-- Opening Marker --

==> config.mk <==
export PLATFORM = sky130hd
export DESIGN_NAME = dm_access_ctrl
export DESIGN_NICKNAME = d
export VERILOG_FILES = /design/src/rtl/dm_access_ctrl.sv
export SDC_FILE = /design/constraint.sdc
export NUM_CORES = 1
export LEC_CHECK = 0
export CELL_PAD_IN_SITES_DETAIL_PLACEMENT = 0
export CELL_PAD_IN_SITES_GLOBAL_PLACEMENT = 1
export CORE_MARGIN = 1
export CORE_UTILIZATION = 30
export DETAILED_ROUTE_END_ITERATION = 8
export GPL_ROUTABILITY_DRIVEN = 0
export GPL_TIMING_DRIVEN = 0
export PLACE_DENSITY = 0.82
export SETUP_SLACK_MARGIN = 0.4
export SYNTH_ARGS = -nofsm -noshare
export SYNTH_HDL_FRONTEND = slang
export SYNTH_SLANG_ARGS = --single-unit
==> constraint.sdc <==
create_clock -name clk -period 4.65 [get_ports clk]
set_input_delay 0.465 -clock clk [delete_from_list [all_inputs] [get_ports clk]]
set_output_delay 0.465 -clock clk [all_outputs]
set_load 0.02 [all_outputs]
==> src/rtl/dm_access_ctrl.sv <==
// Sequences MEM-stage loads/stores onto a single-port synchronous data memory,
// splitting word-crossing accesses into two word transactions and extending load data.
module dm_access_ctrl #(
    parameter int ADDR_W           = 10,
    parameter bit ALLOW_MISALIGNED = 1'b1
) (
    input  logic              clk,
    input  logic              rst,
    input  logic              req_valid,
    output logic              req_ready,
    input  logic              req_we,
    input  logic [1:0]        req_size,
    input  logic              req_unsigned,
    input  logic [31:0]       req_addr,
    input  logic [31:0]       req_wdata,
    output logic              resp_valid,
    output logic [31:0]       resp_rdata,
    output logic              resp_err,
    output logic              mem_en,
    output logic [3:0]        mem_we,
    output logic [ADDR_W-1:0] mem_addr,
    output logic [31:0]       mem_wdata,
    input  logic [31:0]       mem_rdata
);

    typedef enum logic [2:0] {IDLE, RD1, RD2, WR2, DONE} state_t;

    state_t            state;
    logic [1:0]        o_q;
    logic [1:0]        size_q;
    logic              uns_q;
    logic              split_q;
    logic              err_q;
    logic [ADDR_W-1:0] addr_q;
    logic [31:0]       whi_q;
    logic [3:0]        mhi_q;
    logic [31:0]       lo_q;

    logic [1:0]        o;
    logic [3:0]        base;
    logic [7:0]        m;
    logic [63:0]       w64;
    logic              split;
    logic              fault;
    logic [ADDR_W-1:0] a;
    logic              accept;
    logic              unused_addr_bits;

    assign unused_addr_bits = ^req_addr[31:ADDR_W+2];

    // Request decode: lane mask and lane-aligned store data over two words
    always_comb begin
        o = req_addr[1:0];
        case (req_size)
            2'd0:    base = 4'h1;
            2'd1:    base = 4'h3;
            default: base = 4'hF;
        endcase
        m     = {4'b0000, base} << o;
        w64   = {32'h0, req_wdata} << {o, 3'b000};
        split = |m[7:4];
        fault = split && (ALLOW_MISALIGNED == 1'b0);
        a     = req_addr[ADDR_W+1:2];
    end

    assign resp_valid = (state == RD1 && !split_q) || state == RD2 || state == DONE;
    assign req_ready  = !rst && (state == IDLE || resp_valid);
    assign accept     = req_valid && req_ready;
    assign resp_err   = (state == DONE) && err_q;

    function automatic logic [31:0] ext(input logic [31:0] d, input logic [1:0] sz,
                                        input logic u);
        case (sz)
            2'd0:    ext = {{24{~u & d[7]}}, d[7:0]};
            2'd1:    ext = {{16{~u & d[15]}}, d[15:0]};
            default: ext = d;
        endcase
    endfunction

    logic [63:0] ld_src;
    logic [31:0] ld_aligned;

    always_comb begin
        ld_src     = (state == RD2) ? {mem_rdata, lo_q} : {32'h0, mem_rdata};
        ld_aligned = 32'(ld_src >> {o_q, 3'b000});
        resp_rdata = 32'h0;
        if ((state == RD1 && !split_q) || state == RD2)
            resp_rdata = ext(ld_aligned, size_q, uns_q);
    end

    // Second halves of split accesses own the port; a response cycle may issue a new request
    always_comb begin
        mem_en    = 1'b0;
        mem_we    = 4'h0;
        mem_addr  = '0;
        mem_wdata = 32'h0;
        if (state == RD1 && split_q) begin
            mem_en   = 1'b1;
            mem_addr = addr_q + ADDR_W'(1);
        end else if (state == WR2) begin
            mem_en    = 1'b1;
            mem_we    = mhi_q;
            mem_addr  = addr_q + ADDR_W'(1);
            mem_wdata = whi_q;
        end else if (accept && !fault) begin
            mem_en    = 1'b1;
            mem_we    = req_we ? m[3:0] : 4'h0;
            mem_addr  = a;
            mem_wdata = w64[31:0];
        end
    end

    always_ff @(posedge clk or posedge rst) begin
        if (rst) begin
            state   <= IDLE;
            o_q     <= 2'd0;
            size_q  <= 2'd0;
            uns_q   <= 1'b0;
            split_q <= 1'b0;
            err_q   <= 1'b0;
            addr_q  <= '0;
            whi_q   <= 32'h0;
            mhi_q   <= 4'h0;
            lo_q    <= 32'h0;
        end else if (state == RD1 && split_q) begin
            lo_q  <= mem_rdata;
            state <= RD2;
        end else if (state == WR2) begin
            state <= DONE;
        end else if (accept) begin
            o_q     <= o;
            size_q  <= req_size;
            uns_q   <= req_unsigned;
            split_q <= split;
            err_q   <= fault;
            addr_q  <= a;
            whi_q   <= w64[63:32];
            mhi_q   <= m[7:4];
            if (fault)
                state <= DONE;
            else if (!req_we)
                state <= RD1;
            else
                state <= split ? WR2 : DONE;
        end else begin
            state <= IDLE;
        end
    end

endmodule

-- Closing Marker --

- _Your assignment_
Transcribe all of the records above without altering anything.

- _Solution for this exercise_
==> config.mk <==
export PLATFORM = sky130hd
export DESIGN_NAME = dm_access_ctrl
export DESIGN_NICKNAME = d
export VERILOG_FILES = /design/src/rtl/dm_access_ctrl.sv
export SDC_FILE = /design/constraint.sdc
export NUM_CORES = 1
export LEC_CHECK = 0
export CELL_PAD_IN_SITES_DETAIL_PLACEMENT = 0
export CELL_PAD_IN_SITES_GLOBAL_PLACEMENT = 1
export CORE_MARGIN = 1
export CORE_UTILIZATION = 30
export DETAILED_ROUTE_END_ITERATION = 8
export GPL_ROUTABILITY_DRIVEN = 0
export GPL_TIMING_DRIVEN = 0
export PLACE_DENSITY = 0.82
export SETUP_SLACK_MARGIN = 0.4
export SYNTH_ARGS = -nofsm -noshare
export SYNTH_HDL_FRONTEND = slang
export SYNTH_SLANG_ARGS = --single-unit
==> constraint.sdc <==
create_clock -name clk -period 4.65 [get_ports clk]
set_input_delay 0.465 -clock clk [delete_from_list [all_inputs] [get_ports clk]]
set_output_delay 0.465 -clock clk [all_outputs]
set_load 0.02 [all_outputs]
==> src/rtl/dm_access_ctrl.sv <==
// Sequences MEM-stage loads/stores onto a single-port synchronous data memory,
// splitting word-crossing accesses into two word transactions and extending load data.
module dm_access_ctrl #(
    parameter int ADDR_W           = 10,
    parameter bit ALLOW_MISALIGNED = 1'b1
) (
    input  logic              clk,
    input  logic              rst,
    input  logic              req_valid,
    output logic              req_ready,
    input  logic              req_we,
    input  logic [1:0]        req_size,
    input  logic              req_unsigned,
    input  logic [31:0]       req_addr,
    input  logic [31:0]       req_wdata,
    output logic              resp_valid,
    output logic [31:0]       resp_rdata,
    output logic              resp_err,
    output logic              mem_en,
    output logic [3:0]        mem_we,
    output logic [ADDR_W-1:0] mem_addr,
    output logic [31:0]       mem_wdata,
    input  logic [31:0]       mem_rdata
);

    typedef enum logic [2:0] {IDLE, RD1, RD2, WR2, DONE} state_t;

    state_t            state;
    logic [1:0]        o_q;
    logic [1:0]        size_q;
    logic              uns_q;
    logic              split_q;
    logic              err_q;
    logic [ADDR_W-1:0] addr_q;
    logic [31:0]       whi_q;
    logic [3:0]        mhi_q;
    logic [31:0]       lo_q;

    logic [1:0]        o;
    logic [3:0]        base;
    logic [7:0]        m;
    logic [63:0]       w64;
    logic              split;
    logic              fault;
    logic [ADDR_W-1:0] a;
    logic              accept;
    logic              unused_addr_bits;

    assign unused_addr_bits = ^req_addr[31:ADDR_W+2];

    // Request decode: lane mask and lane-aligned store data over two words
    always_comb begin
        o = req_addr[1:0];
        case (req_size)
            2'd0:    base = 4'h1;
            2'd1:    base = 4'h3;
            default: base = 4'hF;
        endcase
        m     = {4'b0000, base} << o;
        w64   = {32'h0, req_wdata} << {o, 3'b000};
        split = |m[7:4];
        fault = split && (ALLOW_MISALIGNED == 1'b0);
        a     = req_addr[ADDR_W+1:2];
    end

    assign resp_valid = (state == RD1 && !split_q) || state == RD2 || state == DONE;
    assign req_ready  = !rst && (state == IDLE || resp_valid);
    assign accept     = req_valid && req_ready;
    assign resp_err   = (state == DONE) && err_q;

    function automatic logic [31:0] ext(input logic [31:0] d, input logic [1:0] sz,
                                        input logic u);
        case (sz)
            2'd0:    ext = {{24{~u & d[7]}}, d[7:0]};
            2'd1:    ext = {{16{~u & d[15]}}, d[15:0]};
            default: ext = d;
        endcase
    endfunction

    logic [63:0] ld_src;
    logic [31:0] ld_aligned;

    always_comb begin
        ld_src     = (state == RD2) ? {mem_rdata, lo_q} : {32'h0, mem_rdata};
        ld_aligned = 32'(ld_src >> {o_q, 3'b000});
        resp_rdata = 32'h0;
        if ((state == RD1 && !split_q) || state == RD2)
            resp_rdata = ext(ld_aligned, size_q, uns_q);
    end

    // Second halves of split accesses own the port; a response cycle may issue a new request
    always_comb begin
        mem_en    = 1'b0;
        mem_we    = 4'h0;
        mem_addr  = '0;
        mem_wdata = 32'h0;
        if (state == RD1 && split_q) begin
            mem_en   = 1'b1;
            mem_addr = addr_q + ADDR_W'(1);
        end else if (state == WR2) begin
            mem_en    = 1'b1;
            mem_we    = mhi_q;
            mem_addr  = addr_q + ADDR_W'(1);
            mem_wdata = whi_q;
        end else if (accept && !fault) begin
            mem_en    = 1'b1;
            mem_we    = req_we ? m[3:0] : 4'h0;
            mem_addr  = a;
            mem_wdata = w64[31:0];
        end
    end

    always_ff @(posedge clk or posedge rst) begin
        if (rst) begin
            state   <= IDLE;
            o_q     <= 2'd0;
            size_q  <= 2'd0;
            uns_q   <= 1'b0;
            split_q <= 1'b0;
            err_q   <= 1'b0;
            addr_q  <= '0;
            whi_q   <= 32'h0;
            mhi_q   <= 4'h0;
            lo_q    <= 32'h0;
        end else if (state == RD1 && split_q) begin
            lo_q  <= mem_rdata;
            state <= RD2;
        end else if (state == WR2) begin
            state <= DONE;
        end else if (accept) begin
            o_q     <= o;
            size_q  <= req_size;
            uns_q   <= req_unsigned;
            split_q <= split;
            err_q   <= fault;
            addr_q  <= a;
            whi_q   <= w64[63:32];
            mhi_q   <= m[7:4];
            if (fault)
                state <= DONE;
            else if (!req_we)
                state <= RD1;
            else
                state <= split ? WR2 : DONE;
        end else begin
            state <= IDLE;
        end
    end

endmodule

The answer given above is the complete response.